Like ```r```, ```soup``` is an object. Objects _bundle together_ many variables (properties of an object)  as well as methods (actions we can perform on the object).

```soup.title``` gave us the page title. We can access other webpage properties you're probably familiar with, too. 

#### Try this out

Change the last line in the cell above to display the following page elements (or 'tags', for short) stored in the ```soup``` object:

- img
- table
- tr
- a

So far we can get webpage elements / tags, but only the first example of any given tag. Learn more about BeautifulSoup [here](https://www.crummy.com/software/BeautifulSoup/bs4/doc/), such as the ```find_all()``` method that helps us extract all instances of a given element. 
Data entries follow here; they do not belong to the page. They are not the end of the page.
`src/rtl/actrk_pkg.sv`:
```
package actrk_pkg;
  localparam int ID_W      = 10;
  localparam int PRIO_W    = 8;
  localparam int RPRIO_W   = PRIO_W + 1;
  localparam int ACK_W     = 32;
  localparam int SRCF_W    = 3;
  localparam logic [ID_W-1:0]    IDLE_ID   = 10'd1023;
  localparam logic [RPRIO_W-1:0] IDLE_PRIO = 9'h100;

  typedef enum logic {WALK_IDLE, WALK_RUN} walk_st_t;
endpackage

```
`src/rtl/actrk_lowbit.sv`:
```
module actrk_lowbit #(
  parameter int N = 8,
  localparam int W = (N > 1) ? $clog2(N) : 1
) (
  input  logic [N-1:0] vec,
  output logic [W-1:0] idx,
  output logic         any
);
  always_comb begin
    idx = '0;
    any = 1'b0;
    for (int i = N - 1; i >= 0; i--) begin
      if (vec[i]) begin
        idx = W'(i);
        any = 1'b1;
      end
    end
  end
endmodule

```
`src/rtl/actrk_ack_decode.sv`:
```
module actrk_ack_decode
  import actrk_pkg::*;
#(
  parameter int NUM_IRQ = 64,
  parameter int NUM_CPU = 8,
  parameter int NUM_SGI = 16
) (
  input  logic                ack_req,
  input  logic                busy,
  input  logic [ID_W-1:0]     hp_id,
  input  logic [PRIO_W-1:0]   hp_prio,
  input  logic [RPRIO_W-1:0]  run_prio,
  input  logic                hp_line_high,
  input  logic [NUM_CPU-1:0]  hp_sgi_src,
  output logic                grant,
  output logic [ACK_W-1:0]    ack_word,
  output logic                pclr_en,
  output logic [NUM_CPU-1:0]  sgi_mask
);
  localparam int SRC_W = (NUM_CPU > 1) ? $clog2(NUM_CPU) : 1;
  localparam logic [ID_W-1:0] NIRQ_ID = ID_W'(NUM_IRQ);
  localparam logic [ID_W-1:0] NSGI_ID = ID_W'(NUM_SGI);

  logic [SRC_W-1:0]   src_idx;
  logic               src_any;
  logic               id_ok;
  logic               is_sgi;
  logic [SRCF_W-1:0]  src_field;
  logic [NUM_CPU-1:0] src_bit;

  actrk_lowbit #(.N(NUM_CPU)) u_low (
    .vec (hp_sgi_src),
    .idx (src_idx),
    .any (src_any)
  );

  always_comb begin
    id_ok     = (hp_id < NIRQ_ID);
    is_sgi    = (hp_id < NSGI_ID);
    grant     = ack_req && !busy && id_ok && ({1'b0, hp_prio} < run_prio);
    src_bit   = src_any ? (NUM_CPU'(1) << src_idx) : '0;
    src_field = is_sgi ? SRCF_W'(src_idx) : '0;
    if (grant) begin
      ack_word = {{(ACK_W - SRCF_W - ID_W){1'b0}}, src_field, hp_id};
    end else begin
      ack_word = {{(ACK_W - ID_W){1'b0}}, IDLE_ID};
    end
    if (is_sgi) begin
      pclr_en  = grant && ((hp_sgi_src & ~src_bit) == '0);
      sgi_mask = grant ? src_bit : '0;
    end else begin
      pclr_en  = grant && !hp_line_high;
      sgi_mask = '0;
    end
  end
endmodule

```
`src/rtl/actrk_unlink_fsm.sv`:
```
module actrk_unlink_fsm
  import actrk_pkg::*;
#(
  parameter int NUM_IRQ = 64,
  localparam int IDX_W = $clog2(NUM_IRQ)
) (
  input  logic             clk,
  input  logic             rst_n,
  input  logic             start,
  input  logic [IDX_W-1:0] start_idx,
  input  logic [ID_W-1:0]  target_id,
  input  logic [ID_W-1:0]  pred_of_cur,
  output logic             busy,
  output logic [IDX_W-1:0] cur_idx,
  output logic [IDX_W-1:0] tgt_idx,
  output logic             splice_we
);
  walk_st_t         st_q, st_d;
  logic [IDX_W-1:0] cur_q, cur_d;
  logic [ID_W-1:0]  tgt_q, tgt_d;

  always_comb begin
    st_d      = st_q;
    cur_d     = cur_q;
    tgt_d     = tgt_q;
    splice_we = 1'b0;
    unique case (st_q)
      WALK_IDLE: begin
        if (start) begin
          st_d  = WALK_RUN;
          cur_d = start_idx;
          tgt_d = target_id;
        end
      end
      WALK_RUN: begin
        if (pred_of_cur == IDLE_ID) begin
          st_d = WALK_IDLE;
        end else if (pred_of_cur == tgt_q) begin
          splice_we = 1'b1;
          st_d      = WALK_IDLE;
        end else begin
          cur_d = pred_of_cur[IDX_W-1:0];
        end
      end
      default: st_d = WALK_IDLE;
    endcase
  end

  always_ff @(posedge clk or negedge rst_n) begin
    if (!rst_n) begin
      st_q  <= WALK_IDLE;
      cur_q <= '0;
      tgt_q <= '0;
    end else begin
      st_q  <= st_d;
      cur_q <= cur_d;
      tgt_q <= tgt_d;
    end
  end

  assign busy    = (st_q == WALK_RUN);
  assign cur_idx = cur_q;
  assign tgt_idx = tgt_q[IDX_W-1:0];

  AST_START_WHEN_FREE: assert property (@(posedge clk) disable iff (!rst_n)
    start |-> !busy);
  AST_START_GOES_BUSY: assert property (@(posedge clk) disable iff (!rst_n)
    start |=> busy);
endmodule

```
`src/rtl/actrk_tracker.sv`:
```
module actrk_tracker
  import actrk_pkg::*;
#(
  parameter int NUM_IRQ = 64,
  parameter int NUM_CPU = 8,
  parameter int NUM_SGI = 16
) (
  input  logic                      clk,
  input  logic                      rst_n,
  input  logic                      ack_req,
  input  logic [ID_W-1:0]           hp_id,
  input  logic [PRIO_W-1:0]         hp_prio,
  input  logic                      hp_line_high,
  input  logic [NUM_CPU-1:0]        hp_sgi_src,
  input  logic                      eoi_req,
  input  logic [31:0]               eoi_data,
  input  logic [NUM_IRQ*PRIO_W-1:0] prio_flat,
  output logic                      ack_valid,
  output logic [ACK_W-1:0]          ack_data,
  output logic                      pclr_valid,
  output logic [ID_W-1:0]           pclr_id,
  output logic [NUM_CPU-1:0]        sgi_clr_mask,
  output logic [ID_W-1:0]           run_id,
  output logic [RPRIO_W-1:0]        run_prio,
  output logic                      busy
);
  localparam int IDX_W = $clog2(NUM_IRQ);
  localparam logic [ID_W-1:0] NIRQ_ID = ID_W'(NUM_IRQ);

  logic [PRIO_W-1:0]  prio_arr [NUM_IRQ];
  logic [ID_W-1:0]    pred_q   [NUM_IRQ];
  logic [ID_W-1:0]    run_id_q, run_id_d;
  logic [RPRIO_W-1:0] run_prio_q, run_prio_d;
  logic               run_en;

  logic               grant, pclr_en;
  logic [ACK_W-1:0]   ack_word;
  logic [NUM_CPU-1:0] sgi_mask;

  logic [ID_W-1:0]    eoi_id;
  logic               eoi_ok, pop, walk_start;
  logic [ID_W-1:0]    pred_top;
  logic [RPRIO_W-1:0] pop_prio;
  logic [IDX_W-1:0]   cur_idx, tgt_idx;
  logic               splice_we;
  logic               unused_eoi_hi;

  genvar g;
  generate
    for (g = 0; g < NUM_IRQ; g++) begin : g_prio
      assign prio_arr[g] = prio_flat[g*PRIO_W +: PRIO_W];
    end
  endgenerate

  actrk_ack_decode #(.NUM_IRQ(NUM_IRQ), .NUM_CPU(NUM_CPU), .NUM_SGI(NUM_SGI)) u_dec (
    .ack_req      (ack_req),
    .busy         (busy),
    .hp_id        (hp_id),
    .hp_prio      (hp_prio),
    .run_prio     (run_prio_q),
    .hp_line_high (hp_line_high),
    .hp_sgi_src   (hp_sgi_src),
    .grant        (grant),
    .ack_word     (ack_word),
    .pclr_en      (pclr_en),
    .sgi_mask     (sgi_mask)
  );

  actrk_unlink_fsm #(.NUM_IRQ(NUM_IRQ)) u_walk (
    .clk         (clk),
    .rst_n       (rst_n),
    .start       (walk_start),
    .start_idx   (run_id_q[IDX_W-1:0]),
    .target_id   (eoi_id),
    .pred_of_cur (pred_q[cur_idx]),
    .busy        (busy),
    .cur_idx     (cur_idx),
    .tgt_idx     (tgt_idx),
    .splice_we   (splice_we)
  );

  assign unused_eoi_hi = ^eoi_data[31:ID_W];

  always_comb begin
    eoi_id     = eoi_data[ID_W-1:0];
    eoi_ok     = eoi_req && !busy && !ack_req && (eoi_id < NIRQ_ID) && (run_id_q != IDLE_ID);
    pop        = eoi_ok && (eoi_id == run_id_q);
    walk_start = eoi_ok && !pop;
    pred_top   = pred_q[run_id_q[IDX_W-1:0]];
    pop_prio   = (pred_top == IDLE_ID) ? IDLE_PRIO : {1'b0, prio_arr[pred_top[IDX_W-1:0]]};
    run_en     = grant || pop;
    run_id_d   = run_id_q;
    run_prio_d = run_prio_q;
    if (grant) begin
      run_id_d   = hp_id;
      run_prio_d = {1'b0, hp_prio};
    end else if (pop) begin
      run_id_d   = pred_top;
      run_prio_d = pop_prio;
    end
  end

  always_ff @(posedge clk or negedge rst_n) begin
    if (!rst_n) begin
      run_id_q   <= IDLE_ID;
      run_prio_q <= IDLE_PRIO;
    end else if (run_en) begin
      run_id_q   <= run_id_d;
      run_prio_q <= run_prio_d;
    end
  end

  always_ff @(posedge clk) begin
    if (grant) begin
      pred_q[hp_id[IDX_W-1:0]] <= run_id_q;
    end else if (splice_we) begin
      pred_q[cur_idx] <= pred_q[tgt_idx];
    end
  end

  always_ff @(posedge clk or negedge rst_n) begin
    if (!rst_n) begin
      ack_valid    <= 1'b0;
      ack_data     <= '0;
      pclr_valid   <= 1'b0;
      pclr_id      <= IDLE_ID;
      sgi_clr_mask <= '0;
    end else begin
      ack_valid    <= ack_req;
      pclr_valid   <= pclr_en;
      sgi_clr_mask <= sgi_mask;
      if (ack_req) begin
        ack_data <= ack_word;
      end
      if (pclr_en) begin
        pclr_id <= hp_id;
      end
    end
  end

  assign run_id   = run_id_q;
  assign run_prio = run_prio_q;

  AST_REJECT_HOLDS_RUN: assert property (@(posedge clk) disable iff (!rst_n)
    (ack_req && (hp_id >= NIRQ_ID) && !eoi_req) |=> ($stable(run_id) && ack_data[ID_W-1:0] == IDLE_ID));
  AST_GRANT_LOADS_RUN: assert property (@(posedge clk) disable iff (!rst_n)
    (ack_req && !busy && (hp_id < NIRQ_ID) && ({1'b0, hp_prio} < run_prio))
      |=> (run_id == $past(hp_id) && run_prio == {1'b0, $past(hp_prio)}));
  AST_IDLE_PAIRING: assert property (@(posedge clk) disable iff (!rst_n)
    (run_id == IDLE_ID) == (run_prio == IDLE_PRIO));
  AST_EOI_BAD_ID_IGNORED: assert property (@(posedge clk) disable iff (!rst_n)
    (eoi_req && !ack_req && (eoi_data[ID_W-1:0] >= NIRQ_ID)) |=> $stable(run_id));
  AST_WALK_HOLDS_RUN: assert property (@(posedge clk) disable iff (!rst_n)
    (busy && !ack_req) |=> $stable(run_id));
  AST_BUSY_ACK_SPURIOUS: assert property (@(posedge clk) disable iff (!rst_n)
    (busy && ack_req) |=> (ack_data[ID_W-1:0] == IDLE_ID));
  AST_SRC_CLR_ONEHOT: assert property (@(posedge clk) disable iff (!rst_n)
    $onehot0(sgi_clr_mask));
endmodule

```
`config.mk`:
```
export PLATFORM = sky130hd
export DESIGN_NAME = actrk_tracker
export DESIGN_NICKNAME = d
export VERILOG_FILES = /design/src/rtl/actrk_pkg.sv /design/src/rtl/actrk_lowbit.sv /design/src/rtl/actrk_ack_decode.sv /design/src/rtl/actrk_unlink_fsm.sv /design/src/rtl/actrk_tracker.sv
export SDC_FILE = /design/constraint.sdc
export NUM_CORES = 1
export LEC_CHECK = 0
export CAP_MARGIN = 20
export CORE_AREA = 2 2 383 385
export DETAILED_ROUTE_END_ITERATION = 6
export DIE_AREA = 0 0 385 387
export DONT_BUFFER_PORTS = 1
export GPL_TIMING_DRIVEN = 0
export HOLD_SLACK_MARGIN = 0.03
export PLACE_DENSITY_LB_ADDON = 0.15
export SLEW_MARGIN = 0
export SYNTH_ARGS = -nofsm -noshare
export SYNTH_HDL_FRONTEND = slang
export SYNTH_SLANG_ARGS = --single-unit
```
`constraint.sdc`:
```
create_clock -name clk -period 6.6 [get_ports clk]
set_input_delay 0.66 -clock clk [delete_from_list [all_inputs] [get_ports clk]]
set_output_delay 0.66 -clock clk [all_outputs]
set_load 0.05 [all_outputs]
```
==> flow_metrics.py <==
metrics = {
    "clock_tree": {
        "cts_buffer_depth": 3,
        "worst_skew_pair.late_latency_ps": 720,
        "cts_htree_levels": 3,
        "tritoncts": "done",
        "tritoncts.num_buffers": 84,
        "cts.root.buffer_cell": "sky130_fd_sc_hd__clkbuf_16",
        "tritoncts_num_sinks": 709,
        "clk_pin_slew_worst_paths_ps": 60,
    },
    "floorplan": {
        "design.core.area_um2": 144900,
        "ioPinCount": 647,
        "floorplan.die.height_um": 387,
        "dieWidth_um": 385,
        "die_area_um2": 149000,
        "initial_utilization_pct": 29.87,
        "num_rows": 140,
    },
    "pwr": {
        "cellLeakagePower_nw": 15.41,
        "total_power_w": 0.02605,
        "power_density_nw_per_um2": 513.0,
        "vdd_ir_drop_max_uv": 323.3,
    },
    "placed_design": {
        "dp_hpwl_um": 193400,
        "gp_congestion": 0.9999,
        "placed_inst_area_um2": 47840,
        "placement.io_buffers": 0,
    },
    "critical_path": {
        "cp_class": "flop to flop",
        "critical_path_max_stage_delay_ps": 720,
        "cp_data_required_time_ps": 7190,
        "setup.worst_path.end_class": "flop",
        "cp-start-kind": "flop",
        "cp_data_arrival_time_ps": 7400,
        "cp_cell_sequence": "buf_2, buf_2, buf_2, buf_8, buf_4, mux2i_1, a22oi_1, o211ai_1, buf_4, nand2_4, buf_4, buf_4, buf_2, nand2_1, a31oi_1, nand4_1, nand4_1, nor2_1, o21ai_0",
        "slowest_stage": "sky130_fd_sc_hd__dfstp_2",
        "critical_path.max_fanout": 10,
    },
    "sta": {
        "finalMaxSlewViolations": 0,
        "hold_viol_final": 0,
        "finalCriticalPeriod_ps": 6808,
        "worst_pin_slew_ps": 1281,
        "fin_ws_ps": -208.3,
        "fmaxAchievable_mhz": 146.9,
        "layout_worst_path_cycle_share_pct": 103.2,
        "fin_worst_skew_ps": 57.35,
        "setup_repair_after_global_routing_missed_its_margin": "false",
        "timing.max_slew.rel_slack_pct": 14.63,
        "setup-violations-final": 20,
    },
    "logic_synthesis": {
        "post_synth_inst_count": 2670,
        "synthArstFlopShare_pct": 9.732,
        "syn-mean-instance-area_um2": 16.20,
        "synth_area_leader_cell": "sky130_fd_sc_hd__edfxtp_1",
        "synth_top_area_share_pct": 44.42,
        "yosys-top-cells-area": "sky130_fd_sc_hd__edfxtp_1 44%, sky130_fd_sc_hd__mux4_2 32%, sky130_fd_sc_hd__mux2i_1 5.0%",
        "synth-edff-count": 640,
        "synth_common_cells": "640 x sky130_fd_sc_hd__edfxtp_1, 610 x sky130_fd_sc_hd__mux4_2, 267 x sky130_fd_sc_hd__nand2_1",
        "synthesis.yosys.warnings": 0,
        "ys.flop_type": "sky130_fd_sc_hd__edfxtp_1",
        "synth.yosys.seq_area_share_pct": 48.47,
        "synthDistinctLibCells": 73,
        "ys_seq_elements": 709,
        "mappedNetlistArea_um2": 43270,
        "synth.most_common_cell": "sky130_fd_sc_hd__edfxtp_1",
    },
    "drt": {
        "drc": 0,
        "detailroute.via_count": 32900,
        "wl_um": 249600,
        "detailedRoute.firstPassIterationCount": 6,
        "wl_per_cell_um": 50.96,
        "drtAntennaViolNets": 0,
        "first_iter_violations": 4790,
        "routed_via_density": 6.718,
    },
    "finish": {
        "final_nets": 3466,
        "syn2layout_area_growth_pct": 17.39,
        "fillerInstances": 13790,
        "stdcell_area_um2": 50790,
        "multi_input_area_um2": 21380,
        "layout-drive-gt1-share_pct": 39.15,
        "seqCellArea_um2": 20980,
    },
    "outcome": {
        "outcome": "finished with violations",
        "violations": "negative setup slack",
    },
    "global_route": {
        "vias_in_the_first_global_route": 32000,
        "maximum_number_of_pins_on_one_net_before_global_route_repair": 70,
        "gr-total-overflow": 0,
        "global_route.usage.total_pct": 32.72,
        "global_route_wire_length_before_repair_um": 318100,
        "number_of_antenna_violations_at_the_first_check_in_global_routing": 45,
    },
    "job": {
        "cap_violations": 0,
    },
    "worst_hold_path": {
        "timing.hold.worst.class": "primary input to flop",
    },
}
## registers in the layout, summed over array words and instances (netlist names)
| name | count |
|---|---|
| ack_data | 13 |
| ack_valid | 1 |
| pclr_id | 10 |
| pclr_valid | 1 |
| pred_q | 640 |
| run_id | 10 |
| run_prio | 9 |
| sgi_clr_mask | 8 |
| u_walk.busy | 1 |
| u_walk.cur_idx | 6 |
| u_walk.tgt_q | 10 |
#### Collect data from the table
Let's get a bit more data. Say we want to count adjectives in every story in the collection; we could go about it like this.

In [42]:
#Pulling out the table data from the page and storing it in a variable
#we can get away with with soup.table here because there's only one table on the page
paper_results_table = soup.table
print (paper_results_table)

#{'class':'paper_search_results'}

# Another way to do this if there were multiple tables in the page adn we wanted all of them -
#papers = soup.find_all('table')
#for table in papers:
#print(table)

<table class="paper_search_results" xmlns:fn="http://www.w3.org/2005/xpath-functions" xmlns:functx="http://www.functx.com" xmlns:ns1="https://esb.otago.ac.nz/xsd/101/paperOffering" xmlns:ns16="https://esb.otago.ac.nz/xsd/101/serverResponse" xmlns:ns2="https://esb.otago.ac.nz/xsd/101/paper" xmlns:ns3="https://esb.otago.ac.nz/xsd/101/offering" xmlns:xs="http://www.w3.org/2001/XMLSchema">
<tr>
<th>Paper code</th>
<th>Year</th>
<th>Title</th>
<th>Points</th>
<th>Teaching period</th>
</tr>
<tr class="new_papercode">
<td><a href="index.html?papercode=ENGL120">ENGL120</a></td>
<td>2020</td>
<td><a href="index.html?papercode=ENGL120#2020">Creative Writing: How to Captivate and Persuade</a></td>
<td>18 points</td>
<td>First Semester</td>
</tr>
<tr class="new_papercode">
<td><a href="index.html?papercode=ENGL121">ENGL121</a></td>
<td>2020</td>
<td><a href="index.html?papercode=ENGL121#2020">English Literature: The Remix</a></td>
<td>18 points</td>
<td>First Semester</td>
</tr>
<tr class="new_pap

In [43]:
#Pulling out the table row data from the page and storing it in a different variable
paper_results_table_rows = paper_results_table.find_all('tr')
print (paper_results_table_rows)

[<tr>
<th>Paper code</th>
<th>Year</th>
<th>Title</th>
<th>Points</th>
<th>Teaching period</th>
</tr>, <tr class="new_papercode">
<td><a href="index.html?papercode=ENGL120">ENGL120</a></td>
<td>2020</td>
<td><a href="index.html?papercode=ENGL120#2020">Creative Writing: How to Captivate and Persuade</a></td>
<td>18 points</td>
<td>First Semester</td>
</tr>, <tr class="new_papercode">
<td><a href="index.html?papercode=ENGL121">ENGL121</a></td>
<td>2020</td>
<td><a href="index.html?papercode=ENGL121#2020">English Literature: The Remix</a></td>
<td>18 points</td>
<td>First Semester</td>
</tr>, <tr class="new_papercode">
<td><a href="index.html?papercode=ENGL126">ENGL126</a></td>
<td>2020</td>
<td><a href="index.html?papercode=ENGL126#2020">English for University Purposes</a></td>
<td>18 points</td>
<td>Second Semester</td>
</tr>, <tr class="new_papercode">
<td><a href="index.html?papercode=ENGL127">ENGL127</a></td>
<td>2020</td>
<td><a href="index.html?papercode=ENGL127#2020">Effective Wri

### Preparing the csv file
Another useful task is to extract this kind of information and store it in a spreadsheet. 

In [46]:
#Create and open a file called Paper_Results_Test1.csv
#f = csv.writer(open("Paper_Results_Test1.csv", "w"))
# Write column headers as the first line
#f.writerow(["Paper code", "Year", "Title", "Points", "Teaching period"])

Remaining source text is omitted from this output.